Materials and methods

Censuses of caterpillars and parasitoids

We estimated the densities of caterpillars from two habitats using two different census methods during the last week in March in each year from 1987 to 2007. We selected 10 large bushes of Lupinus arboreus on the foredune east of the boat house at the Bodega Marine Reserve. As bushes are short-lived (Davidson & Barbour 1977), the precise location of the plots shifted every year. For each bush, the number of caterpillars was visually estimated and the area occupied by its canopy was approximated by measuring the largest perpendicular radii. We also estimated the abundance of caterpillars found in five transects (10 m × 4 m, 20 m × 4 m in 1993) through habitat of mixed vegetation that was dominated by poison hemlock (Conium maculatum) approximately 150–300 m north of the lupine bushes. Conium maculatum is a host plant that is not used by most early instars but becomes a preferred species later in development, particularly if caterpillars are parasitized (Karban & English-Loeb 1997). As explained below, the counts and areas were used directly in the analysis (rather than converted to density per m2), with negative binomial count distributions related to the area of each sample and a yearly random effect allowing variation in the ratio of lupine : poison hemlock caterpillar density.

We estimated the percentage of caterpillars that were parasitized by dissecting caterpillars and scoring whether they contained fly larvae or not. We collected and dissected a mode of 30 caterpillars from both of the census sites during the last week in March of each year from 1985 to 2006. The number dissected and number parasitized were used directly in the analysis via a binomial model, so differences in the accuracy of estimates in different years are reflected in the model estimation.

We recorded monthly precipitation using a rain gauge at the study site (US Weather Bureau type manual rain gauge prior to 1992 and an optical rain gauge ORG-815, Optical Scientific, Gaithersburg, MD since 1992 with a Hydrological Services TB4 tipping bucket, Campbell Scientific, Ogden, UT since 2003). These estimates of precipitation were included in our models of caterpillar and fly dynamics as described below.
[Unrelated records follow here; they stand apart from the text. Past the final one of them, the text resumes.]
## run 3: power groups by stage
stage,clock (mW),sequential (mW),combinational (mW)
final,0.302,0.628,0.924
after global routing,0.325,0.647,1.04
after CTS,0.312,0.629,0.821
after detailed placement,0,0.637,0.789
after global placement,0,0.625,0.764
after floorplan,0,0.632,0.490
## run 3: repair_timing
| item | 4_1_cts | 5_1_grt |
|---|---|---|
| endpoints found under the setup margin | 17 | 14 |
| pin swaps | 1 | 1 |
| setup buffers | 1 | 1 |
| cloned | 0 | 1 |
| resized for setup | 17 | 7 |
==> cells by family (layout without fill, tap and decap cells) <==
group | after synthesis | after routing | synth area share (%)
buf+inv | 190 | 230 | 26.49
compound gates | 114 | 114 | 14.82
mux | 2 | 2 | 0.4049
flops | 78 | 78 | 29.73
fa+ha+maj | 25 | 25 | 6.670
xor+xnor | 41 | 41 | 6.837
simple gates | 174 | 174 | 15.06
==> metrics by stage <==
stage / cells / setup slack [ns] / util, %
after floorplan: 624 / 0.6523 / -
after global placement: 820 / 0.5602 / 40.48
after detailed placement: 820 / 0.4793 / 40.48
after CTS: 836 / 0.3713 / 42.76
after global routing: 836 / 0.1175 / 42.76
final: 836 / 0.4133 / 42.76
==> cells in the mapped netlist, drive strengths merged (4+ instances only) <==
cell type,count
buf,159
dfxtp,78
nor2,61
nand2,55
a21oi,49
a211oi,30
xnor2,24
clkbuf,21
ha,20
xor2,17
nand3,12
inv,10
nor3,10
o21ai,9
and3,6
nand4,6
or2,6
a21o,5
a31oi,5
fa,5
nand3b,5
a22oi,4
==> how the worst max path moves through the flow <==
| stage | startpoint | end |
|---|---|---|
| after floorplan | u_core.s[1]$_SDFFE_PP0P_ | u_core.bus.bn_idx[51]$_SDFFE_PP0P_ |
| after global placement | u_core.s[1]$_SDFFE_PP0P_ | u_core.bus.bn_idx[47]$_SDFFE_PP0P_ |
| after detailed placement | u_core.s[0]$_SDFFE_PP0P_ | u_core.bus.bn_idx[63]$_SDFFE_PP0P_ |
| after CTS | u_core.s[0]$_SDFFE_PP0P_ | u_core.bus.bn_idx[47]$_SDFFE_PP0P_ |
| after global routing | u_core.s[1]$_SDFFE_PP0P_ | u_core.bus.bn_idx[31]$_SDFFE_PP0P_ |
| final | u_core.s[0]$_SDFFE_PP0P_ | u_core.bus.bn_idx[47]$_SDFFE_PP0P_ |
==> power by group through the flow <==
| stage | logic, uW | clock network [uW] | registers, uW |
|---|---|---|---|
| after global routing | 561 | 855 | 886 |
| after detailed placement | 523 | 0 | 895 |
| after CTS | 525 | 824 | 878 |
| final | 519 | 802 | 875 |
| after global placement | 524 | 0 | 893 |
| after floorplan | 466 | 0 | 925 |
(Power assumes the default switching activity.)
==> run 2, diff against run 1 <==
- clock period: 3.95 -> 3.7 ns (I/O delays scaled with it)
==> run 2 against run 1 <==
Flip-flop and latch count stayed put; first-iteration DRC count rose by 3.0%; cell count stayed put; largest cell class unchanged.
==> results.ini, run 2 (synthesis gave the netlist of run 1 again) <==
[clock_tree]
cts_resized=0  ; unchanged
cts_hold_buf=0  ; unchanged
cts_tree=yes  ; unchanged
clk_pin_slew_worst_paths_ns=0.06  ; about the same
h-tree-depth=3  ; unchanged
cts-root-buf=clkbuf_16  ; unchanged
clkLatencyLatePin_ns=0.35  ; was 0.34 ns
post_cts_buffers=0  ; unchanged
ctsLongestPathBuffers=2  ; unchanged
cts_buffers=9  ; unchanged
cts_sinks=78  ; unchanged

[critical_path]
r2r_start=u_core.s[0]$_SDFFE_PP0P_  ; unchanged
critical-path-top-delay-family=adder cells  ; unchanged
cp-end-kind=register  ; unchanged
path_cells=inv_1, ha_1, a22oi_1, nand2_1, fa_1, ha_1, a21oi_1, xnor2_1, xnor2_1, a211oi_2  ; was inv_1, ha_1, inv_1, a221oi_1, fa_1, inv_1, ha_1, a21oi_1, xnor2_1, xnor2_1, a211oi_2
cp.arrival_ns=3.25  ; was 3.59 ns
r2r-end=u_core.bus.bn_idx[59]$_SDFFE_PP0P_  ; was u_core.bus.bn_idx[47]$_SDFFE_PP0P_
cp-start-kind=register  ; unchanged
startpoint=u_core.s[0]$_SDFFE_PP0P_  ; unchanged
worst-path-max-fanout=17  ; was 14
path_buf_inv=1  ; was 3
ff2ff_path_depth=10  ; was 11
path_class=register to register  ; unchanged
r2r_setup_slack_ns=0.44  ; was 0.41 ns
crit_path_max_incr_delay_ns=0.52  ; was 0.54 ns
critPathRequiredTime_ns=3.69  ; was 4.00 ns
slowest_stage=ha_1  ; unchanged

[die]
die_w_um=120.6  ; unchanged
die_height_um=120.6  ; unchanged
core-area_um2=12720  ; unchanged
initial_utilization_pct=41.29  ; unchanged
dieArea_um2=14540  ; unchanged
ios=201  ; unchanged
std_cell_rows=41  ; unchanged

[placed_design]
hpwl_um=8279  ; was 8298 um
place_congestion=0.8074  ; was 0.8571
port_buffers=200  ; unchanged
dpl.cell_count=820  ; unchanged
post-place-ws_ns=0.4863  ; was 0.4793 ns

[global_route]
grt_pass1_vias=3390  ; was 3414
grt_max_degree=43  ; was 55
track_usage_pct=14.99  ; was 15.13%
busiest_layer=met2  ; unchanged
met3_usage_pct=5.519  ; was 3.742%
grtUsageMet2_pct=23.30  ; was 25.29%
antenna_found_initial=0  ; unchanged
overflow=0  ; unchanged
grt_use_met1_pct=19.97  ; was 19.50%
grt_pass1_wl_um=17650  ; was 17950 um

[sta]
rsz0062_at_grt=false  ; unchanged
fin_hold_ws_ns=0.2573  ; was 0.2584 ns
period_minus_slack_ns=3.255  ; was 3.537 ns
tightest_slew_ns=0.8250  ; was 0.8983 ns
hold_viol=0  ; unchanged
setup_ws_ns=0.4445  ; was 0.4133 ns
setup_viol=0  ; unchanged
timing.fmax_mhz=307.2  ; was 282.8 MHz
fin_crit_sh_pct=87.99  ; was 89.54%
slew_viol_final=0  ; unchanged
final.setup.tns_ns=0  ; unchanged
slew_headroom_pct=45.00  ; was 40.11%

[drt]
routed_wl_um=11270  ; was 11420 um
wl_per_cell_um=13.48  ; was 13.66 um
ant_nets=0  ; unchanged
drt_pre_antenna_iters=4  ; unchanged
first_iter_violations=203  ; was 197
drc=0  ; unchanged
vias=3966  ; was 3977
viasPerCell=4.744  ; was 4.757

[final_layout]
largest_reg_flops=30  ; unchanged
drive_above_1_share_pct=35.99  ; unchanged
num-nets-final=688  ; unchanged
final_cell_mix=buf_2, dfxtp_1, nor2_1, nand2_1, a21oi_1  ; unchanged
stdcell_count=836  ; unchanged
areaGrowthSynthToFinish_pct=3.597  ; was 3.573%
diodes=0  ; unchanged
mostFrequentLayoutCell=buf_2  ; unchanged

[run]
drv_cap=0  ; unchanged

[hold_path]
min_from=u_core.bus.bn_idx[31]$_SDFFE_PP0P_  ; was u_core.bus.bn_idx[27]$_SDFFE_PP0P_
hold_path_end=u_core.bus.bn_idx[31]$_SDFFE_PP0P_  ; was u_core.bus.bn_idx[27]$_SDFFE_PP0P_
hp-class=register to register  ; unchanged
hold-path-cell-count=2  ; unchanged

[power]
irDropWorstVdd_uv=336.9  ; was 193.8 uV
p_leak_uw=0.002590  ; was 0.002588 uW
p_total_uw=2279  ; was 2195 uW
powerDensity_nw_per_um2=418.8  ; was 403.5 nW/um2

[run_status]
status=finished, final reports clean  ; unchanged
### src/rtl/prim_sweep.sv
// prim_sweep: walks codes 0..15 through the numPrim detector,
// counting primes and tracking the largest prime seen.
module prim_sweep #(
   parameter int HOLD = 1
) (
   input  logic       clk,
   input  logic       rst,
   input  logic       start,
   input  logic       abort,
   output logic       a,
   output logic       b,
   output logic       c,
   output logic       d,
   input  logic       prime_in,
   output logic       busy,
   output logic       done,
   output logic [4:0] prime_cnt,
   output logic [3:0] last_prime
);

   localparam int HW = (HOLD > 1) ? $clog2(HOLD) : 1;
   localparam logic [HW-1:0] HOLD_LAST = HW'(HOLD - 1);

   typedef enum logic [1:0] {
      IDLE = 2'd0,
      RUN  = 2'd1,
      DONE = 2'd2
   } state_t;

   state_t          state;
   state_t          state_n;
   logic [3:0]      code;
   logic [3:0]      code_n;
   logic [HW-1:0]   hold_cnt;
   logic [HW-1:0]   hold_n;
   logic [4:0]      cnt_n;
   logic [3:0]      last_n;

   assign {a, b, c, d} = code;

   // next-state and datapath updates for the sweep sequencer
   always_comb begin
      state_n = state;
      code_n  = code;
      hold_n  = hold_cnt;
      cnt_n   = prime_cnt;
      last_n  = last_prime;
      unique case (state)
         IDLE, DONE: begin
            if (start) begin
               state_n = RUN;
               code_n  = 4'd0;
               hold_n  = '0;
               cnt_n   = 5'd0;
               last_n  = 4'd0;
            end else begin
               state_n = IDLE;
            end
         end
         RUN: begin
            if (abort) begin
               state_n = IDLE;
            end else if (hold_cnt != HOLD_LAST) begin
               hold_n = hold_cnt + 1'b1;
            end else begin
               if (prime_in) begin
                  cnt_n  = prime_cnt + 5'd1;
                  last_n = code;
               end
               if (code == 4'd15) begin
                  state_n = DONE;
               end else begin
                  code_n = code + 4'd1;
                  hold_n = '0;
               end
            end
         end
         default: begin
            state_n = IDLE;
         end
      endcase
   end

   // state, datapath and registered status outputs
   always_ff @(posedge clk) begin
      if (rst) begin
         state      <= IDLE;
         code       <= 4'd0;
         hold_cnt   <= '0;
         prime_cnt  <= 5'd0;
         last_prime <= 4'd0;
         busy       <= 1'b0;
         done       <= 1'b0;
      end else begin
         state      <= state_n;
         code       <= code_n;
         hold_cnt   <= hold_n;
         prime_cnt  <= cnt_n;
         last_prime <= last_n;
         busy       <= (state_n == RUN);
         done       <= (state_n == DONE);
      end
   end

endmodule

### config.mk
export PLATFORM = sky130hd
export DESIGN_NAME = prim_sweep
export DESIGN_NICKNAME = d
export VERILOG_FILES = /design/src/rtl/prim_sweep.sv
export SDC_FILE = /design/constraint.sdc
export NUM_CORES = 1
export LEC_CHECK = 0
export CORE_UTILIZATION = 50
export CTS_CLUSTER_SIZE = 14
export DETAILED_ROUTE_END_ITERATION = 12
export GPL_ROUTABILITY_DRIVEN = 0
export HOLD_SLACK_MARGIN = 0.06
export PLACE_DENSITY_LB_ADDON = 0.25
export SLEW_MARGIN = 20
export SYNTH_ARGS = -nofsm -noshare
export SYNTH_HDL_FRONTEND = slang
export SYNTH_SLANG_ARGS = --single-unit
### constraint.sdc
create_clock -name clk -period 4.27 [get_ports clk]
set_clock_uncertainty 0.15 [all_clocks]
set_input_delay 1.281 -clock clk [delete_from_list [all_inputs] [get_ports clk]]
set_output_delay 1.281 -clock clk [all_outputs]
set_load 0.005 [all_outputs]
==> flow_summary.json <==
{
  "outcome": "finished clean",
  "final_cells": 119,
  "hold_viol_final": 0,
  "routed_wl_um": 1740,
  "p_per_area_nw_per_um2": 272,
  "fin_crit_ps": 2770,
  "die_h_um": 41.7,
  "drive_gt1_share_pct": 5.77,
  "vias_per_cell": 6.36,
  "clock-sinks": 17,
  "syn_avg_cell_area_um2": 9.05,
  "setup_viol": 0,
  "synth_nets": 94,
  "cts_tree": "yes",
  "slowest_stage": "clkdlybuf4s50_1",
  "power.leakage_uw": 0.000310,
  "slew-limit-headroom_pct": 56.5,
  "dieArea_um2": 1740,
  "crit_family": "buffers and inverters",
  "yosysWarnings": 0,
  "tns_ps": 0,
  "cts-root-buf": "clkbuf_4",
  "drv_slew": 0,
  "finalPower_uw": 270,
  "place_inst": 115,
  "firstDrtPassIters": 4,
  "portBuffers": 19,
  "ant_nets": 0,
  "start_util_pct": 56.9,
  "cp_max_fo": 8,
  "crit_chain": "clkdlybuf4s50_1",
  "peakVddDrop_mv": 0.278,
  "wire_per_inst_um": 14.6,
  "route.detailed.drc": 0,
  "core_area_um2": 1380,
  "grt_max_degree": 19,
  "max_freq_mhz": 361,
  "chipWidth_um": 41.7,
  "rsz0062_at_grt": "false",
  "syn2layout_area_growth_pct": 26.1,
  "grt.overflow.total": 0,
  "min_period_over_period_pct": 64.9,
  "ys_ff_latch": 17,
  "critPathMaxStageDelay_ps": 580,
  "hold_buffers": 0,
  "drt_first_iter_violations": 15,
  "cts_resized": 0,
  "rows": 13,
  "antennaDiodeCount": 0,
  "cts_buffer_depth": 2,
  "clk_pin_slew_ps": 100,
  "cp.buffers_inverters": 1,
  "arrival_ps": 1340,
  "ys_types": 27,
  "syn-instance-count": 87,
  "start_kind": "register",
  "tightestPinTransition_ps": 651,
  "grt_pass1_wl_um": 2820,
  "final_util_pct": 71.8,
  "nets": 112,
  "vias": 757,
  "grt_pass1_vias": 676,
  "syn-cell-area_um2": 787,
  "numCtsBuffers": 3,
  "maxCapViolCount": 0,
  "endpoint_kind": "output pin",
  "ys_seq_area_share_pct": 43.2,
  "track_usage_pct": 20.7,
  "hold_class": "reg -> reg",
  "antenna_found_initial": 0,
  "htreeDepth": 1,
  "cp.required_ps": 2840,
  "critical_path_class": "reg -> out",
  "clk-insertion-delay-late_ps": 290,
  "post_cts_buffers": 0,
  "io_pins": 20
}
-- report_power, final --
part	internal [uW]	switching, uW	leakage [uW]	total [uW]
Sequential	161	3.07	0.000138	164
Combinational	10.2	12.5	0.000155	22.8
Clock	34.8	49.0	0.0000177	83.7
-- synth_stat cells, drive strengths merged --
master | instances | share of area, %
nand2b | 3 | 2.4
clkbuf | 4 | 1.9
dfxtp | 17 | 43
nand3 | 11 | 7.0
or3b | 1 | 1.4
nor3 | 2 | 1.3
nand3b | 2 | 1.9
a21oi | 10 | 6.4
and4bb | 1 | 1.6
a41oi | 2 | 2.2
a311oi | 2 | 2.2
nand2 | 6 | 2.9
nor2b | 1 | 0.80
ha | 2 | 3.2
nor3b | 1 | 0.95
nand4bb | 1 | 1.4
nand4 | 1 | 0.80
o211ai | 4 | 3.8
buf | 2 | 2.1
nand4b | 5 | 5.6
a31oi | 2 | 1.6
inv | 1 | 0.48
and3 | 1 | 0.80
o22ai | 1 | 0.80
a22oi | 1 | 0.95
or3 | 3 | 2.4
-- per-stage QoR --
| step | hold slack, ps | cell area [um^2] | setup slack (ps) |
|---|---|---|---|
| global placement | 306 | 965 | 1380 |
| floorplan | 310 | 787 | 1900 |
| detailed placement | 311 | 965 | 1290 |
| CTS | 325 | 992 | 1500 |
| global route | 338 | 992 | 1450 |
| finish | 321 | 992 | 1500 |
-- area by class of cell --
type,instances,area [um^2]
multi-input cells,63,412
fillers,107,390
flip-flops and latches,17,340
repair buffers,19,190
clock buffers,3,22.5
well taps,15,18.8
clock inverters,1,5.00
inverters,1,3.75
-- tightest hold or removal path, stage by stage (launching register included) --
cell and delay (ps):
dfxtp_1 320, nand3_1 60, a21oi_1 50
-- placed cells by master, fill, tap and decap left out --
cell type and instances:
nand4b_1 5, nor3_1 2, dfxtp_1 17, a311oi_1 2
ha_1 2, nor3b_1 1, a21oi_1 10, a41oi_1 2
clkdlybuf4s50_1 19, nand2_1 6, or3_1 3, a31oi_1 2
a22oi_1 1, nand2b_1 3, clkbuf_4 3, and4bb_2 1
clkinv_2 1, o211ai_1 4, o22ai_1 1, nor2b_1 1
and3_1 1, nand4bb_1 1, nand3b_1 2, inv_1 1
nand4_1 1, or3b_4 1, nand3_1 11
-- registers in the layout (all words and copies together), names as in the netlist --
register	count
prime_cnt	5
code	4
last_prime	4
state	2
busy	1
done	1
-- final timing paths --
kind	startpoint	end	slack, ps	depth (start not counted)
worst max-delay path	code[3]	a	1500	1
worst min-delay path	last_prime[1]	last_prime[1]	320	2
worst max register to register	state[0]	code[0]	2570	3
worst min register to register	last_prime[1]	last_prime[1]	320	2
-- metal layers --
metal	GRT usage [%]	wire length, um
met5	0	0
met4	11.6	26
met3	6.09	77
met2	33.4	849
met1	24.4	784
-- cell families (layout without fill, tap and decap cells) --
group	after synthesis	count (layout)	synth area share, %
flip-flops	17	17	43.2
AND/OR/NAND/NOR	39	39	31.2
adder cells (fa/ha/maj)	2	2	3.18
AO/OA/AOI/OAI	22	22	18.0
buffers and inverters	7	24	4.45
No activity file was read; power rests on OpenSTA's default activity.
Modelling and estimation: state-space models to incorporate measurement error

We used a state-space model to fit caterpillar and parasitoid data that incorporates stochastic population dynamics and measurement variability of both caterpillar counts and percent parasitism. We employed two separate analyses: one to ask whether parasitism drives temporal population dynamics of caterpillars, and the other to ask whether the abundance of caterpillar hosts drives temporal population dynamics of flies. In the state-space framework, we combined a probability model for the true (unknown) dynamics of the population with models for the probability of observed data given any true population levels. The state-space method considers all possible true population trajectories from which the data might have been measured, weighted by the variations between the data and each population trajectory and the environmental stochasticity required to generate each trajectory. In each of the separate analyses, we included the measurement variability of caterpillar counts and percent parasitism, but in the caterpillar model we did not model fly dynamics, and vice versa. In our framework, it would be feasible to combine dynamics of both species into one analysis, but we kept them separate to simplify the interpretation of results. Twenty-one years is long for an ecological data set but short for statistical estimation, so we keep our suite of models accordingly limited.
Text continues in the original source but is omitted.